* Source data *
==> delta: inputs <==
Design CLOCK_TOP, start of the top module:
module CLOCK_TOP( 
	   SEG0, SEG1, SEG2, SEG3, SEG4, SEG5, SEG6, SEG7, LED, BUZ_OUT,
	   CLK50M, KEY1, KEY2, KEY3, SW0, SW1, SW2, SW3, SW4, SW5, KNOCK,
	   SENSOR, ROT_A, ROT_B
	   );
clock: 11.7 ns
lec_check: 0
cap_margin: 20
cell_pad_in_sites_detail_placement: 1
core_aspect_ratio: 1.02
core_margin: 9
core_utilization: 34
cts_cluster_size: 91
hold_slack_margin: 0.04
slew_margin: 20
tns_end_percent: 50
run.sh (not shown) runs the stock make flow with config.mk's settings and CLKGATE_MAP_FILE=.
==> onyx: changes against delta <==
- CELL_PAD_IN_SITES_DETAIL_PLACEMENT: 1 -> not set
- CORE_ASPECT_RATIO: 1.02 -> not set
- CORE_MARGIN: 9 -> 2
- CORE_UTILIZATION: 34 -> 68
- CTS_CLUSTER_SIZE: 91 -> not set
- HOLD_SLACK_MARGIN: 0.04 -> not set
- TNS_END_PERCENT: 50 -> not set
==> flow/constraint.sdc (replaced) <==
create_clock -name core_clock -period 6.79 [get_ports {CLK50M}]
set_input_delay 1.3580 -clock core_clock [delete_from_list [all_inputs] [get_ports {CLK50M}]]
set_output_delay 1.3580 -clock core_clock [all_outputs]
set_load 0.01 [all_outputs]
==> lagoon: changes against delta <==
- ABC_AREA: not set -> 1
- CELL_PAD_IN_SITES_DETAIL_PLACEMENT: 1 -> not set
- CORE_ASPECT_RATIO: 1.02 -> not set
- CORE_MARGIN: 9 -> 2
- CORE_UTILIZATION: 34 -> 71
- CTS_CLUSTER_SIZE: 91 -> not set
- HOLD_SLACK_MARGIN: 0.04 -> not set
- PLACE_DENSITY_LB_ADDON: not set -> 0.02
- SETUP_SLACK_MARGIN: not set -> 1.15
- TNS_END_PERCENT: 50 -> not set
==> flow/constraint.sdc (replaced) <==
create_clock -name core_clock -period 4.62 [get_ports {CLK50M}]
set_input_delay 0.9240 -clock core_clock [delete_from_list [all_inputs] [get_ports {CLK50M}]]
set_output_delay 0.9240 -clock core_clock [all_outputs]
set_load 0.01 [all_outputs]
==> results.sh <==
# flow metrics
export IMPL_relSlewSlack=0.302
export IMPL_yosys_area_share_xor_xnor=0.0448
export IMPL_ir_worst_vdd_uv=90.0
export IMPL_global_route_usage_met3=0.0249
export IMPL_post_place_ws_ns=5.51
export IMPL_netSwitchingPower_w=0.000522
export IMPL_clock_tree_area_fraction=0.0655
export IMPL_grt_setup_unrepaired="false"
export IMPL_result_of_the_run="no timing/DRC/antenna violations"
export IMPL_slowest_delay_ns=0.71
export IMPL_maxPowerGroup="the clock network"
export IMPL_crit_required_ns=9.36
export IMPL_worst_slew_pin_transition_ns=1.04
[end of results for delta]
==> results.sh <==
# flow metrics
export IMPL_worst_slew_pin_transition_ns=1.19
export IMPL_maxPowerGroup="sequential cells"
export IMPL_relSlewSlack=0.207
export IMPL_crit_required_ns=3.70
export IMPL_yosys_area_share_xor_xnor=0.0494
export IMPL_global_route_usage_met3=0.0496
export IMPL_grt_setup_unrepaired="true"
export IMPL_post_place_ws_ns=0.792
export IMPL_result_of_the_run="no timing/DRC/antenna violations"
export IMPL_clock_tree_area_fraction=0.0449
export IMPL_ir_worst_vdd_uv=354
export IMPL_netSwitchingPower_w=0.00116
export IMPL_reg2reg_depth=8
export IMPL_slowest_delay_ns=0.54
export IMPL_dpl_hpwl_mm=35.7
[end of results for lagoon]
==> results.sh <==
# flow metrics
export IMPL_synthFlopType="sky130_fd_sc_hd__dfrtp_1"
export IMPL_result_of_the_run="no timing/DRC/antenna violations"
export IMPL_global_route_usage_met3=0.0410
export IMPL_post_place_ws_ns=2.23
export IMPL_worst_slew_pin_transition_ns=1.09
export IMPL_crit_required_ns=5.43
export IMPL_ir_worst_vdd_uv=194
export IMPL_relSlewSlack=0.269
export IMPL_clock_tree_area_fraction=0.0559
export IMPL_yosys_area_share_xor_xnor=0.0448
[end of results for onyx]

---

==> job 8101: inputs <==
CLOCK_TOP again, from the RTL that the note above started with.
Settings: LEC_CHECK=0, ABC_AREA=1, CAP_MARGIN=20, CELL_PAD_IN_SITES_DETAIL_PLACEMENT=2, CORE_MARGIN=5, CORE_UTILIZATION=29, HOLD_SLACK_MARGIN=0.02, MIN_ROUTING_LAYER=met2, PLACE_DENSITY=0.53, SETUP_SLACK_MARGIN=0.21, SLEW_MARGIN=20; clock period 5.9 ns.
==> job 283: changes against job 8101 <==
- ABC_AREA: 1 -> unset
- CELL_PAD_IN_SITES_DETAIL_PLACEMENT: 2 -> unset
- CORE_MARGIN: 5 -> 2
- CORE_UTILIZATION: 29 -> 40
- HOLD_SLACK_MARGIN: 0.02 -> unset
- MIN_ROUTING_LAYER: met2 -> unset
- PLACE_DENSITY: 0.53 -> unset
- SETUP_SLACK_MARGIN: 0.21 -> 1.02
==> flow/constraint.sdc (replaced) <==
create_clock -name core_clock -period 8.31 [get_ports {CLK50M}]
set_input_delay 1.6620 -clock core_clock [delete_from_list [all_inputs] [get_ports {CLK50M}]]
set_output_delay 1.6620 -clock core_clock [all_outputs]
set_load 0.01 [all_outputs]
==> run_results.csv <==
group,metric,value,unit
run_status,status,"finished clean",
pwr,leakage,9.32,nW
floorplan,fp_util,40.3,%
logic_synthesis,fp_nets,2284,
floorplan,dieArea,0.0497,mm^2
-- figures above: job 283

==> run_results.csv <==
group,metric,value,unit
floorplan,dieArea,0.0770,mm^2
run_status,status,"finished clean",
floorplan,fp_util,29.1,%
pwr,leakage,11.7,nW
-- figures above: job 8101


---

==> v29: inputs <==
Starting RTL as in the previous note.
## CLOCK_TOP
module CLOCK_TOP( 
	   SEG0, SEG1, SEG2, SEG3, SEG4, SEG5, SEG6, SEG7, LED, BUZ_OUT,
	   CLK50M, KEY1, KEY2, KEY3, SW0, SW1, SW2, SW3, SW4, SW5, KNOCK,
	   SENSOR, ROT_A, ROT_B
	   );
Settings: LEC_CHECK=0, ABC_AREA=1, CAP_MARGIN=30, CORE_MARGIN=3, CORE_UTILIZATION=72, CTS_CLUSTER_SIZE=14, GPL_ROUTABILITY_DRIVEN=0, MAX_ROUTING_LAYER=met4, MIN_ROUTING_LAYER=met1, PLACE_DENSITY_LB_ADDON=0.06, SETUP_SLACK_MARGIN=1.36, SLEW_MARGIN=20, TNS_END_PERCENT=65; clock period 4.62 ns.
==> inputs of v38, as changes to v29 <==
==> flow/config.mk (replaced) <==
export PLATFORM = sky130hd
export DESIGN_NAME = CLOCK_TOP
export DESIGN_NICKNAME = CLOCK_TOP
export VERILOG_FILES = /design/flow/design.v
export SDC_FILE = /design/flow/constraint.sdc
export NUM_CORES = 4
export LEC_CHECK = 0
export ABC_AREA = 1
export CAP_MARGIN = 30
export CORE_MARGIN = 9
export CORE_UTILIZATION = 69
export CTS_CLUSTER_SIZE = 52
export MAX_ROUTING_LAYER = met4
export MIN_ROUTING_LAYER = met1
export PLACE_DENSITY_LB_ADDON = 0.01
export SETUP_SLACK_MARGIN = 1.24
export SLEW_MARGIN = 30
export TNS_END_PERCENT = 65
==> flow/constraint.sdc (replaced) <==
create_clock -name core_clock -period 10.4 [get_ports {CLK50M}]
set_input_delay 2.0800 -clock core_clock [delete_from_list [all_inputs] [get_ports {CLK50M}]]
set_output_delay 2.0800 -clock core_clock [all_outputs]
set_load 0.01 [all_outputs]
==> inputs of v8, as changes to v29 <==
==> flow/config.mk (replaced) <==
export PLATFORM = sky130hd
export DESIGN_NAME = CLOCK_TOP
export DESIGN_NICKNAME = CLOCK_TOP
export VERILOG_FILES = /design/flow/design.v
export SDC_FILE = /design/flow/constraint.sdc
export NUM_CORES = 4
export LEC_CHECK = 0
export ABC_AREA = 1
export CAP_MARGIN = 20
export CORE_MARGIN = 2
export CORE_UTILIZATION = 72
export CTS_CLUSTER_SIZE = 100
export SLEW_MARGIN = 20
==> results_tabular.tex <==
% Generated from flow reports
\begin{tabular}{lr}
\hline
Metric & Value \\
\hline
\multicolumn{2}{l}{\textbf{GRT}} \\
Met2 Use GR & 80.07\% \\
Met3 Use GR & 38.59\% \\
\multicolumn{2}{l}{\textbf{Floorplan}} \\
Fp\_density & 73.90\% \\
Std-Cell Core Area & 28,090 um\^{}2 \\
Die area & about 30,000 um\^{}2 \\
Die X & about 180 um \\
\multicolumn{2}{l}{\textbf{Clock network}} \\
Post-CTS repair timing setup buffer count & between 80 and 90 \\
\multicolumn{2}{l}{\textbf{Outcome}} \\
Error & [ERROR GRT-0232] Routing congestion too high. Check the congestion heatmap in the GUI. \\
Status & stopped before the end \\
Halt point of the flow & global routing \\
\multicolumn{2}{l}{\textbf{Place}} \\
Cells after DPL & roughly 3,300 \\
\hline
\end{tabular}
[end of results for v29]
==> results_tabular.tex <==
% Yosys + OpenROAD metrics
\begin{tabular}{lr}
\hline
Metric & Value \\
\hline
\multicolumn{2}{l}{\textbf{Outcome}} \\
Status & finished clean \\
\multicolumn{2}{l}{\textbf{Floorplan}} \\
Die area & between 30,000 and 40,000 um\^{}2 \\
Die X & approximately 190 um \\
Fp\_density & 70.03\% \\
IO Pins & between 80 and 90 \\
\multicolumn{2}{l}{\textbf{Timing}} \\
Setup TNS & 0 ns \\
\multicolumn{2}{l}{\textbf{GRT}} \\
Met2 Use GR & 49.79\% \\
Met3 Use GR & about 3.3\% \\
\multicolumn{2}{l}{\textbf{Clock network}} \\
Post-CTS repair timing setup buffer count & 0 \\
\multicolumn{2}{l}{\textbf{Place}} \\
Half-perimeter wire length after detailed placement & 36,320 um \\
Cells after DPL & between 3,000 and 4,000 \\
\multicolumn{2}{l}{\textbf{Cells and area}} \\
Fraction of area in clock buffers and inverters & under 10\% \\
\multicolumn{2}{l}{\textbf{Flow run}} \\
Number of maximum-capacitance constraint violations & 0 \\
\hline
\end{tabular}
[end of results for v38]
==> results_tabular.tex <==
% Yosys + OpenROAD metrics
\begin{tabular}{lr}
\hline
Metric & Value \\
\hline
\multicolumn{2}{l}{\textbf{Outcome}} \\
Status & finished clean \\
\multicolumn{2}{l}{\textbf{GRT}} \\
Met2 Use GR & between 50\% and 60\% \\
Met3 Use GR & 3.991\% \\
\multicolumn{2}{l}{\textbf{Synthesis}} \\
Mean post-synth cell area & 7.099 um\^{}2 \\
Library cell with the largest summed area after synthesis & sky130\_fd\_sc\_hd\_\_dfrtp\_1 \\
Number of flops mapped to enable cells by yosys & 2 \\
Area fraction in full adders, half adders and majority gates & 5.100\% \\
\multicolumn{2}{l}{\textbf{Floorplan}} \\
Die area & 30,200 um\^{}2 \\
Std-Cell Core Area & 28,550 um\^{}2 \\
Die X & 173.8 um \\
\multicolumn{2}{l}{\textbf{Place}} \\
Cells after DPL & 3,356 \\
\multicolumn{2}{l}{\textbf{Clock network}} \\
Post-CTS repair timing setup buffer count & 0 \\
\multicolumn{2}{l}{\textbf{Critical path}} \\
Worst Path Class, Setup & reg -> out \\
\multicolumn{2}{l}{\textbf{Timing}} \\
Setup TNS & 0 ns \\
\hline
\end{tabular}
[end of results for v8]

---

==> inputs of amber <==
CLOCK_TOP again, from the RTL that the note above started with.
==> flow/config.mk <==
export PLATFORM = sky130hd
export DESIGN_NAME = CLOCK_TOP
export DESIGN_NICKNAME = CLOCK_TOP
export VERILOG_FILES = /design/flow/design.v
export SDC_FILE = /design/flow/constraint.sdc
export NUM_CORES = 4
export LEC_CHECK = 0
export ABC_AREA = 1
export CAP_MARGIN = 0
export CORE_MARGIN = 2
export CORE_UTILIZATION = 72
export CTS_CLUSTER_DIAMETER = 317
export CTS_CLUSTER_SIZE = 14
export GPL_ROUTABILITY_DRIVEN = 0
export PLACE_DENSITY_LB_ADDON = 0.02
export SETUP_SLACK_MARGIN = 1.31
export SLEW_MARGIN = 20
==> flow/constraint.sdc <==
create_clock -name core_clock -period 4.62 [get_ports {CLK50M}]
set_input_delay 0.9240 -clock core_clock [delete_from_list [all_inputs] [get_ports {CLK50M}]]
set_output_delay 0.9240 -clock core_clock [all_outputs]
set_load 0.01 [all_outputs]
==> inputs of cedar, as changes to amber <==
==> flow/config.mk (replaced) <==
export PLATFORM = sky130hd
export DESIGN_NAME = CLOCK_TOP
export DESIGN_NICKNAME = CLOCK_TOP
export VERILOG_FILES = /design/flow/design.v
export SDC_FILE = /design/flow/constraint.sdc
export NUM_CORES = 4
export LEC_CHECK = 0
export ABC_AREA = 1
export CAP_MARGIN = 20
export CORE_MARGIN = 2
export CORE_UTILIZATION = 62
export SLEW_MARGIN = 20
==> flow/constraint.sdc (replaced) <==
create_clock -name core_clock -period 15.3 [get_ports {CLK50M}]
set_input_delay 3.0600 -clock core_clock [delete_from_list [all_inputs] [get_ports {CLK50M}]]
set_output_delay 3.0600 -clock core_clock [all_outputs]
set_load 0.01 [all_outputs]
==> notes <==
Routed wire length: cedar is lower than amber (about 22%). Between amber and cedar, the lower cell count is in cedar (gap 0.75%, measured against cedar). Sequential cell count is the same in cedar and amber. In power, amber is at 2.8 times the value of cedar. Of amber and cedar, cedar has the higher die area (gap about 14%, measured against cedar). Of amber and cedar, amber has the higher global-route usage (gap 8.4 points).
==> figures <==
|  | cedar | amber |
|---|---|---|
| Status | complete, no violations | complete, no violations |
| Worst-case headroom to the max-slew limit | 34.7% | 32.2% |
| HPWL after DPL | 35.5 mm | 35.2 mm |
| Total routed wire length on the met1 layer | 22.2 mm | 23.6 mm |
| FF/Latch Area | 7880 µm² | 7890 µm² |
| Clock transition at path regs | 0.06 ns | 0.08 ns |
| Number of iterations in the first detailed-routing pass | 8 | 9 |
| Post-cts gate resize count | 0 | 384 |
| DP Area | 22000 µm² | 22000 µm² |
| FF-to-FF End | UMANSET.MIN_SET[4] | UDEBOUNCE_SW1.CNT[1] |
| Part of the cycle the worst path needs | 45.6% | 85.2% |
| Worst EP required | 12.24 ns | 3.70 ns |
| Die Span X | 187 µm | 174 µm |
| Reg power frac | 47.2% | 55.3% |

---

==> job 9327: inputs <==
Starting RTL as in the previous note.
export LEC_CHECK = 0
export ABC_AREA = 1
export CAP_MARGIN = 20
export CELL_PAD_IN_SITES_DETAIL_PLACEMENT = 2
export CORE_MARGIN = 5
export CORE_UTILIZATION = 29
export CTS_CLUSTER_DIAMETER = 394
export HOLD_SLACK_MARGIN = 0.02
export MIN_ROUTING_LAYER = met2
export PLACE_DENSITY = 0.53
export SETUP_SLACK_MARGIN = 0.21
export SLEW_MARGIN = 20
create_clock -name core_clock -period 5.9 [get_ports {CLK50M}]
==> job 7782 (differences from job 9327) <==
CELL_PAD_IN_SITES_DETAIL_PLACEMENT = default   (was 2)
CORE_MARGIN = 2   (was 5)
CORE_UTILIZATION = 72   (was 29)
CTS_CLUSTER_DIAMETER = default   (was 394)
HOLD_SLACK_MARGIN = default   (was 0.02)
MIN_ROUTING_LAYER = default   (was met2)
PLACE_DENSITY = default   (was 0.53)
SETUP_SLACK_MARGIN = default   (was 0.21)
==> flow/constraint.sdc (replaced) <==
create_clock -name core_clock -period 30.1 [get_ports {CLK50M}]
set_input_delay 6.0200 -clock core_clock [delete_from_list [all_inputs] [get_ports {CLK50M}]]
set_output_delay 6.0200 -clock core_clock [all_outputs]
set_load 0.01 [all_outputs]
==> job 5911 (differences from job 9327) <==
ABC_AREA = default   (was 1)
CELL_PAD_IN_SITES_DETAIL_PLACEMENT = default   (was 2)
CORE_MARGIN = 2   (was 5)
CORE_UTILIZATION = 40   (was 29)
CTS_CLUSTER_DIAMETER = default   (was 394)
HOLD_SLACK_MARGIN = default   (was 0.02)
SETUP_SLACK_MARGIN = default   (was 0.21)
==> flow/constraint.sdc (replaced) <==
create_clock -name core_clock -period 20.0 [get_ports {CLK50M}]
set_input_delay 4.0000 -clock core_clock [delete_from_list [all_inputs] [get_ports {CLK50M}]]
set_output_delay 4.0000 -clock core_clock [all_outputs]
set_load 0.01 [all_outputs]
==> results_dict.tcl <==
# implementation run metrics
set metrics [dict create \
    cp_slowest_cell "mux2i_1" \
    status "complete, but fails checks" \
    failed_checks "DRC" \
    power_density_mw_per_mm2 64.2 \
    wl_met2_um 25600 \
    netlist_instances 2186 \
    clock_tree_area_fraction_pct 6.18 \
    path_clk_slew_ps 60 \
    crit_end "SEG3[3]" \
    final_nets 2320 \
    setup_slack_ps 11540 \
    seq_area_frac_synth_pct 41.1 \
    utilization_pct 46.0 \
    seq_area_share_pct 36.1 \
    drc 2 \
    simple_gate_share_pct 19.8 \
    p_sw_mw 0.317 \
]
[end of results for job 5911]
==> results_dict.tcl <==
# implementation run metrics
set metrics [dict create \
    seq_area_share_pct 32.9 \
    crit_end "SEG1[5]" \
    simple_gate_share_pct 32.0 \
    utilization_pct 33.7 \
    drc 0 \
    setup_slack_ps 681 \
    cp_slowest_cell "dfrtp_4" \
    netlist_instances 2924 \
    seq_area_frac_synth_pct 37.9 \
    status "finished clean" \
]
[end of results for job 9327]
==> results_dict.tcl <==
# implementation run metrics
set metrics [dict create \
    status "finished clean" \
    final_nets 3097 \
    path_clk_slew_ps 60 \
    p_sw_mw 0.181 \
    cp_slowest_cell "buf_4" \
    finalWorstPathRequiredPeriod_ps 9920 \
    seq_area_share_pct 34.2 \
    setup_slack_ps 20180 \
    area_dominant_class "multi-input combinational cells" \
    seq_area_frac_synth_pct 37.9 \
    num-fill-cells 1960 \
    utilization_pct 80.8 \
    drc 0 \
    netlist_instances 2924 \
    simple_gate_share_pct 32.0 \
    power_density_mw_per_mm2 37.6 \
    wl_met2_um 26900 \
]
[end of results for job 7782]
Power and IR drop assume default switching activity.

* What the task asks *
Each line above that contains the word "dieArea" should be counted, and only the total given.

* Reply to the exercise *
2